» **Task description**:
Reproduce the complete listing without any deviation.

» **Given records**:
Context: an optimization exercise on an open-source flow, tuned for small area, a short achievable clock period and few clock cycles. The choices shown serve that exercise and are no tape-out recipe. The RTL was checked by simulation tests, not by an equivalence proof against the original design.

==> inputs of try-pepper <==
// intdec
module intdec (
    input  wire        clk,
    input  wire        rst,
    input  wire        start,
    input  wire [63:0] in_len,
    input  wire [63:0] out_cap,
    output wire        in_rd,
    output wire [12:0] in_raddr,
    input  wire [63:0] in_rdata,
    output reg         out_we,
    output wire [15:0] out_addr,
    output wire [63:0] out_wdata,
    output wire [13:0] status,
    output wire [63:0] result_len,
    output wire [63:0] err_info
);
    localparam [2:0] K_NONE = 3'd0, K_MLEN = 3'd1, K_SHORT = 3'd2,
                     K_VARINT = 3'd3, K_UNKNOWN = 3'd5, K_CAP = 3'd6,
                     K_RANGE = 3'd7;
    localparam [3:0] S_IDLE = 4'd0, S_C0 = 4'd1, S_C1 = 4'd2, S_C2 = 4'd3,
                     S_STR = 4'd4, S_VAR = 4'd5, S_RCHK = 4'd6, S_RE0 = 4'd7,
                     S_RFILL = 4'd8, S_CCHK = 4'd9, S_ERR = 4'd10, S_RE1 = 4'd11,
                     S_VERR = 4'd12, S_CCHK0 = 4'd13;
    reg        busy, done, empty;
    reg [2:0]  kind;          
    reg [2:0]  ek;            
    reg        se, sr;        
    reg [1:0]  sc;            
    reg [3:0]  sn;            
    reg [3:0]  nib;
    reg [3:0]  state;
    reg [63:0] acc;           
    reg [63:0] v;             
    reg        r_keep;        
    reg [63:0] w;             
  ...
export LEC_CHECK = 0
export CAP_MARGIN = 20
export CORE_MARGIN = 2
export CORE_UTILIZATION = 45
export SETUP_SLACK_MARGIN = 4.6
export SLEW_MARGIN = 20
export TNS_END_PERCENT = 15
create_clock -name core_clock -period 8.0 [get_ports {clk}]
standard.sh (not shown) runs the stock make flow with config.mk's settings and CLKGATE_MAP_FILE= SYNTH_SCRIPT=/design/flow/synth_recipe.tcl, a recipe that flattens the netlist after the stock synthesis.
==> flow/flow/run.sh <==
#!/bin/bash
# The standard layout (the standard.sh, unchanged synthesis and steps), with the
# port buffers that global placement inserts made of the smallest plain buffer cell
# (sky130_fd_sc_hd__buf_1) instead of the one buffer_ports picks by default.
set -euo pipefail
export BUFFER_PORTS_ARGS="-buffer_cell sky130_fd_sc_hd__buf_1"
bash standard.sh > standard_flow.log 2>&1
==> inputs of try-quartz, as changes to try-pepper <==
--- a/flow/design.v
+++ b/flow/design.v
@@ -31,18 +31,17 @@
     reg [3:0]  state;
     reg [63:0] acc;           
     reg [63:0] v;             
     reg        r_keep;        
     reg [63:0] w;             
     reg [63:0] prev;          
     reg [15:0] lp;            
     reg [16:0] oc;            
-    reg [1:0]  ra;            
-    reg        last_r;        
+    reg [12:0] ra;            
     reg [12:0] ar;            
     reg [2:0]  bo;            
     reg [3:0]  vi;            
     reg        vfield;        
     reg        efield;        
     reg [7:0]  rem;           
     reg        rem0, rle1;    
     reg        cap_r;         
@@ -141,17 +140,17 @@
             S_RCHK:  begin cmp_x = {4'd0, prev[16:0]}; cmp_ge = 1'b1; end
             default: begin cmp_x = acc[20:0]; cmp_ge = 1'b0; end
         endcase
     end
     wire        cap_over = ({cmp_x, cmp_ge} > {4'd0, oc, 1'b0}) ||
                            (state == S_RCHK && prev[63:17] != 47'd0);
     wire        in_range = (prev[63:17] != 47'd0) || (prev[16] && prev[15:0] != 16'd0);
     wire        pk_fast  = counted || (oc[16] && lp[15:11] == 5'd0);
-    wire        is_lastw = last_r;
+    wire        is_lastw = (ra == lp[15:3]);
     wire        var_end  = ((lp[15:5] == 11'd0) && ({ra[1:0], bo} > lp[4:0])) || (vi == 4'd10);
     wire        var_stop = !cur_byte[7];
     wire        var_bad  = (vi == 4'd9) && (cur_byte[6:1] != 6'd0);
     wire        var_err  = var_end || (var_stop && var_bad);
     wire        rem1     = rle1 && !rem0;
     wire        c2_err   = (code == 2'd3) || ((code == 2'd0) ? (lp[2:0] != 3'd0 || cap_r)
                                                               : (lp[15:3] == 13'd0));
     reg        x_field;       
@@ -239,18 +238,17 @@
                           (state == S_ERR);
     wire [2:0]  fin_kind = (state == S_ERR) ? ek : (state == S_CCHK) ? K_CAP : K_NONE;
     assign in_rd    = busy;
     assign in_raddr = ar;
     wire [59:0] w_shifted = w[59:0] >> wbits;
     always @(posedge clk) begin
         acc <= r_keep ? sum : v;
         v   <= (zzx & {64{v_zz}}) | (prev & {64{v_prev}}) | {43'd0, v_small};
-        ra     <= ar[1:0];
-        last_r <= (ar == lp[15:3]);
+        ra  <= ar;
         ar  <= ar_zero ? 13'd0 : (ar_inc ? ar + 13'd1 : ar);
         if (w_load)
             w <= field;
         else if (state == S_VAR && !vfield)
             w <= (w & {64{vi != 4'd0}}) | vpart;
         else if (w_shift)
             w[59:0] <= w_shifted;
         if (start && !busy)
==> comparison table <==
| item | try-pepper | try-quartz |
|---|---|---|
| Uppermost signal routing layer after detailed routing | met5 | met4 |
| Worst slack on hold paths | 0.4573 ns | 0.3908 ns |
| WL met3 | 16,670 microns | 14,100 microns |
| Total non-filler cell area in the finished layout | 32,850 sq um | 32,830 sq um |
| Maximum number of pins on one net before global-route repair | 103 | 97 |
| Placer congestion estimate | 0.9944 | 0.9675 |
| Worst setup slack before clock tree synthesis | 3.308 ns | 3.205 ns |
| Average cell area after synthesis | 8.400 sq um | 8.610 sq um |
| Status | timing/DRC/antenna clean | timing/DRC/antenna clean |
| Core occupancy in the finished layout | 53.24% | 52.24% |
| Routing layer with the top usage in global route | met1 | met2 |
| Sequential cell count | 381 | 391 |
| Crit path depth | 9 | 7 |
| DR iter-0 viols | 4,497 | 3,832 |
| Combined area of the multi-input logic cells | 17,990 sq um | 17,810 sq um |
Testbench counts of try-pepper, summed over its fixed seeds: cycles 29,181.
Testbench counts of try-quartz, summed over its fixed seeds: cycles 29,181.

[re-timing with driven ports]
The flow's constraints put no driver on any port. The routed layouts listed below were extracted and timed again, unchanged, in two steps. Step 1: set_driving_cell puts a clkbuf_16 on clk and a buf_2 on each other input, an assumption about the parent block. Step 2 moves the port delays by t, midway between the first and last clock arrival at a register: inputs arrive t later, outputs are due t later. That takes back most of the time a late clock gives input paths. a / b / c = ideal ports / drivers / drivers and shift; a / b = the first two.
run	t, ns	setup WS [ns]	worst hold slack (ns)
try-pepper	0.667	4.366 / 4.406 / 3.740	0.457 / 0.457 / 0.457
try-quartz	0.657	4.500 / 4.507 / 3.884	0.391 / 0.391 / 0.391
After both steps every run listed still meets setup and hold. The setup slack of try-pepper, which loses most, moves by +0.040 ns with the drivers and by -0.626 ns with both steps.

» **Solution to this task**:
Context: an optimization exercise on an open-source flow, tuned for small area, a short achievable clock period and few clock cycles. The choices shown serve that exercise and are no tape-out recipe. The RTL was checked by simulation tests, not by an equivalence proof against the original design.

==> inputs of try-pepper <==
// intdec
module intdec (
    input  wire        clk,
    input  wire        rst,
    input  wire        start,
    input  wire [63:0] in_len,
    input  wire [63:0] out_cap,
    output wire        in_rd,
    output wire [12:0] in_raddr,
    input  wire [63:0] in_rdata,
    output reg         out_we,
    output wire [15:0] out_addr,
    output wire [63:0] out_wdata,
    output wire [13:0] status,
    output wire [63:0] result_len,
    output wire [63:0] err_info
);
    localparam [2:0] K_NONE = 3'd0, K_MLEN = 3'd1, K_SHORT = 3'd2,
                     K_VARINT = 3'd3, K_UNKNOWN = 3'd5, K_CAP = 3'd6,
                     K_RANGE = 3'd7;
    localparam [3:0] S_IDLE = 4'd0, S_C0 = 4'd1, S_C1 = 4'd2, S_C2 = 4'd3,
                     S_STR = 4'd4, S_VAR = 4'd5, S_RCHK = 4'd6, S_RE0 = 4'd7,
                     S_RFILL = 4'd8, S_CCHK = 4'd9, S_ERR = 4'd10, S_RE1 = 4'd11,
                     S_VERR = 4'd12, S_CCHK0 = 4'd13;
    reg        busy, done, empty;
    reg [2:0]  kind;          
    reg [2:0]  ek;            
    reg        se, sr;        
    reg [1:0]  sc;            
    reg [3:0]  sn;            
    reg [3:0]  nib;
    reg [3:0]  state;
    reg [63:0] acc;           
    reg [63:0] v;             
    reg        r_keep;        
    reg [63:0] w;             
  ...
export LEC_CHECK = 0
export CAP_MARGIN = 20
export CORE_MARGIN = 2
export CORE_UTILIZATION = 45
export SETUP_SLACK_MARGIN = 4.6
export SLEW_MARGIN = 20
export TNS_END_PERCENT = 15
create_clock -name core_clock -period 8.0 [get_ports {clk}]
standard.sh (not shown) runs the stock make flow with config.mk's settings and CLKGATE_MAP_FILE= SYNTH_SCRIPT=/design/flow/synth_recipe.tcl, a recipe that flattens the netlist after the stock synthesis.
==> flow/flow/run.sh <==
#!/bin/bash
# The standard layout (the standard.sh, unchanged synthesis and steps), with the
# port buffers that global placement inserts made of the smallest plain buffer cell
# (sky130_fd_sc_hd__buf_1) instead of the one buffer_ports picks by default.
set -euo pipefail
export BUFFER_PORTS_ARGS="-buffer_cell sky130_fd_sc_hd__buf_1"
bash standard.sh > standard_flow.log 2>&1
==> inputs of try-quartz, as changes to try-pepper <==
--- a/flow/design.v
+++ b/flow/design.v
@@ -31,18 +31,17 @@
     reg [3:0]  state;
     reg [63:0] acc;           
     reg [63:0] v;             
     reg        r_keep;        
     reg [63:0] w;             
     reg [63:0] prev;          
     reg [15:0] lp;            
     reg [16:0] oc;            
-    reg [1:0]  ra;            
-    reg        last_r;        
+    reg [12:0] ra;            
     reg [12:0] ar;            
     reg [2:0]  bo;            
     reg [3:0]  vi;            
     reg        vfield;        
     reg        efield;        
     reg [7:0]  rem;           
     reg        rem0, rle1;    
     reg        cap_r;         
@@ -141,17 +140,17 @@
             S_RCHK:  begin cmp_x = {4'd0, prev[16:0]}; cmp_ge = 1'b1; end
             default: begin cmp_x = acc[20:0]; cmp_ge = 1'b0; end
         endcase
     end
     wire        cap_over = ({cmp_x, cmp_ge} > {4'd0, oc, 1'b0}) ||
                            (state == S_RCHK && prev[63:17] != 47'd0);
     wire        in_range = (prev[63:17] != 47'd0) || (prev[16] && prev[15:0] != 16'd0);
     wire        pk_fast  = counted || (oc[16] && lp[15:11] == 5'd0);
-    wire        is_lastw = last_r;
+    wire        is_lastw = (ra == lp[15:3]);
     wire        var_end  = ((lp[15:5] == 11'd0) && ({ra[1:0], bo} > lp[4:0])) || (vi == 4'd10);
     wire        var_stop = !cur_byte[7];
     wire        var_bad  = (vi == 4'd9) && (cur_byte[6:1] != 6'd0);
     wire        var_err  = var_end || (var_stop && var_bad);
     wire        rem1     = rle1 && !rem0;
     wire        c2_err   = (code == 2'd3) || ((code == 2'd0) ? (lp[2:0] != 3'd0 || cap_r)
                                                               : (lp[15:3] == 13'd0));
     reg        x_field;       
@@ -239,18 +238,17 @@
                           (state == S_ERR);
     wire [2:0]  fin_kind = (state == S_ERR) ? ek : (state == S_CCHK) ? K_CAP : K_NONE;
     assign in_rd    = busy;
     assign in_raddr = ar;
     wire [59:0] w_shifted = w[59:0] >> wbits;
     always @(posedge clk) begin
         acc <= r_keep ? sum : v;
         v   <= (zzx & {64{v_zz}}) | (prev & {64{v_prev}}) | {43'd0, v_small};
-        ra     <= ar[1:0];
-        last_r <= (ar == lp[15:3]);
+        ra  <= ar;
         ar  <= ar_zero ? 13'd0 : (ar_inc ? ar + 13'd1 : ar);
         if (w_load)
             w <= field;
         else if (state == S_VAR && !vfield)
             w <= (w & {64{vi != 4'd0}}) | vpart;
         else if (w_shift)
             w[59:0] <= w_shifted;
         if (start && !busy)
==> comparison table <==
| item | try-pepper | try-quartz |
|---|---|---|
| Uppermost signal routing layer after detailed routing | met5 | met4 |
| Worst slack on hold paths | 0.4573 ns | 0.3908 ns |
| WL met3 | 16,670 microns | 14,100 microns |
| Total non-filler cell area in the finished layout | 32,850 sq um | 32,830 sq um |
| Maximum number of pins on one net before global-route repair | 103 | 97 |
| Placer congestion estimate | 0.9944 | 0.9675 |
| Worst setup slack before clock tree synthesis | 3.308 ns | 3.205 ns |
| Average cell area after synthesis | 8.400 sq um | 8.610 sq um |
| Status | timing/DRC/antenna clean | timing/DRC/antenna clean |
| Core occupancy in the finished layout | 53.24% | 52.24% |
| Routing layer with the top usage in global route | met1 | met2 |
| Sequential cell count | 381 | 391 |
| Crit path depth | 9 | 7 |
| DR iter-0 viols | 4,497 | 3,832 |
| Combined area of the multi-input logic cells | 17,990 sq um | 17,810 sq um |
Testbench counts of try-pepper, summed over its fixed seeds: cycles 29,181.
Testbench counts of try-quartz, summed over its fixed seeds: cycles 29,181.

[re-timing with driven ports]
The flow's constraints put no driver on any port. The routed layouts listed below were extracted and timed again, unchanged, in two steps. Step 1: set_driving_cell puts a clkbuf_16 on clk and a buf_2 on each other input, an assumption about the parent block. Step 2 moves the port delays by t, midway between the first and last clock arrival at a register: inputs arrive t later, outputs are due t later. That takes back most of the time a late clock gives input paths. a / b / c = ideal ports / drivers / drivers and shift; a / b = the first two.
run	t, ns	setup WS [ns]	worst hold slack (ns)
try-pepper	0.667	4.366 / 4.406 / 3.740	0.457 / 0.457 / 0.457
try-quartz	0.657	4.500 / 4.507 / 3.884	0.391 / 0.391 / 0.391
After both steps every run listed still meets setup and hold. The setup slack of try-pepper, which loses most, moves by +0.040 ns with the drivers and by -0.626 ns with both steps.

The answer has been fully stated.